For the finals, each student will work on their proposed research plan and present the results in a 10 minute scientific presentation.

Grading
• 15% class participation
• 40% homework assignments 1-4
• 25% midterm proposal (i.e. HW5)
• 20% final project presentation

Absence Policy
The course will employ a “no excuse necessary” absentee policy. After the first two absences, your grade will be reduced by one third of a letter grade for each additional absence. For example, if you earned an A in the class and missed three of the classes in total, your final grade would be an A-. If you earned an A and missed four classes total, then your grade would be a B+, and so on. There is no need to notify the TA or Instructor when you will be absent. Attendance will be taken at the start of each class.

Academic Integrity Statement
(taken from http://gsas.columbia.edu/content/sample-statement-academic-integrity)

Columbia’s intellectual community relies on academic integrity and responsibility as the cornerstone of its work.
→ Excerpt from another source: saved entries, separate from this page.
==> config.mk <==
export PLATFORM = sky130hd
export DESIGN_NAME = rsp_collect
export DESIGN_NICKNAME = d
export VERILOG_FILES = /design/src/verilog/rsp_collect.sv
export VERILOG_INCLUDE_DIRS = /design/src /design/src/verilog
export SDC_FILE = /design/constraint.sdc
export NUM_CORES = 1
export LEC_CHECK = 0
export BUFFER_PORTS_ARGS = -buffer_cell sky130_fd_sc_hd__buf_2
export CAP_MARGIN = 20
export CORE_MARGIN = 2
export CORE_UTILIZATION = 40
export DETAILED_ROUTE_END_ITERATION = 8
export GPL_TIMING_DRIVEN = 0
export PLACE_DENSITY = 0.94
export SLEW_MARGIN = 20
export SYNTH_ARGS = -nofsm -noshare
export SYNTH_HDL_FRONTEND = slang
export SYNTH_SLANG_ARGS = --single-unit
==> constraint.sdc <==
create_clock -name clk_i -period 2.9 [get_ports clk_i]
set_input_delay 0.145 -clock clk_i [delete_from_list [all_inputs] [get_ports clk_i]]
set_output_delay 0.145 -clock clk_i [all_outputs]
set_load 0.01 [all_outputs]
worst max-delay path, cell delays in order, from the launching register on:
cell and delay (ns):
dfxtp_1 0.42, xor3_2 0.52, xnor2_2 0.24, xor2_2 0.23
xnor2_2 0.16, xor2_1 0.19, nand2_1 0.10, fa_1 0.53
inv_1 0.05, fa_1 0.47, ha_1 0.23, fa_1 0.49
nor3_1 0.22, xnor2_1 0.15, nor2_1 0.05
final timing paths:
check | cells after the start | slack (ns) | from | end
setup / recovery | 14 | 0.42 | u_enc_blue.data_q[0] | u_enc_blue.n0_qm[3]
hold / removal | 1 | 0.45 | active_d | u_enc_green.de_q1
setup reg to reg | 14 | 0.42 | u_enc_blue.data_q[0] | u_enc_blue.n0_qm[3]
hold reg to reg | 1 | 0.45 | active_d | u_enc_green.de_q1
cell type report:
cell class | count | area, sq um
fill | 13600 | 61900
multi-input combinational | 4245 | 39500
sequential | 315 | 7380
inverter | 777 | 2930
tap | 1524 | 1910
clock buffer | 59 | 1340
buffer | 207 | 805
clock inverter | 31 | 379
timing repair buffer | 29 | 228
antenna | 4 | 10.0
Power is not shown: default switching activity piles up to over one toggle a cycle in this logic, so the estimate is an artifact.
Graduate students are expected to exhibit the highest level of personal and academic honesty as they engage in scholarly discourse and research. In practical terms, you must be responsible for the full and accurate attribution of the ideas of others in all of your research papers and projects; you must be honest when taking your examinations; you must always submit your own work and not that of another student, scholar, or internet source. Graduate students are responsible for knowing and correctly utilizing referencing and bibliographical guidelines. When in doubt, consult your professor. Citation and plagiarism- prevention resources can be found at the GSAS page on Academic Integrity and Responsible Conduct of Research (http://gsas.columbia.edu/academic-integrity).

Failure to observe these rules of conduct will have serious academic consequences, up to and including dismissal from the university. If a faculty member suspects a breach of academic honesty, appropriate investigative and disciplinary action will be taken following Dean’s Discipline procedures (http://gsas.columbia.edu/content/disciplinary-procedures).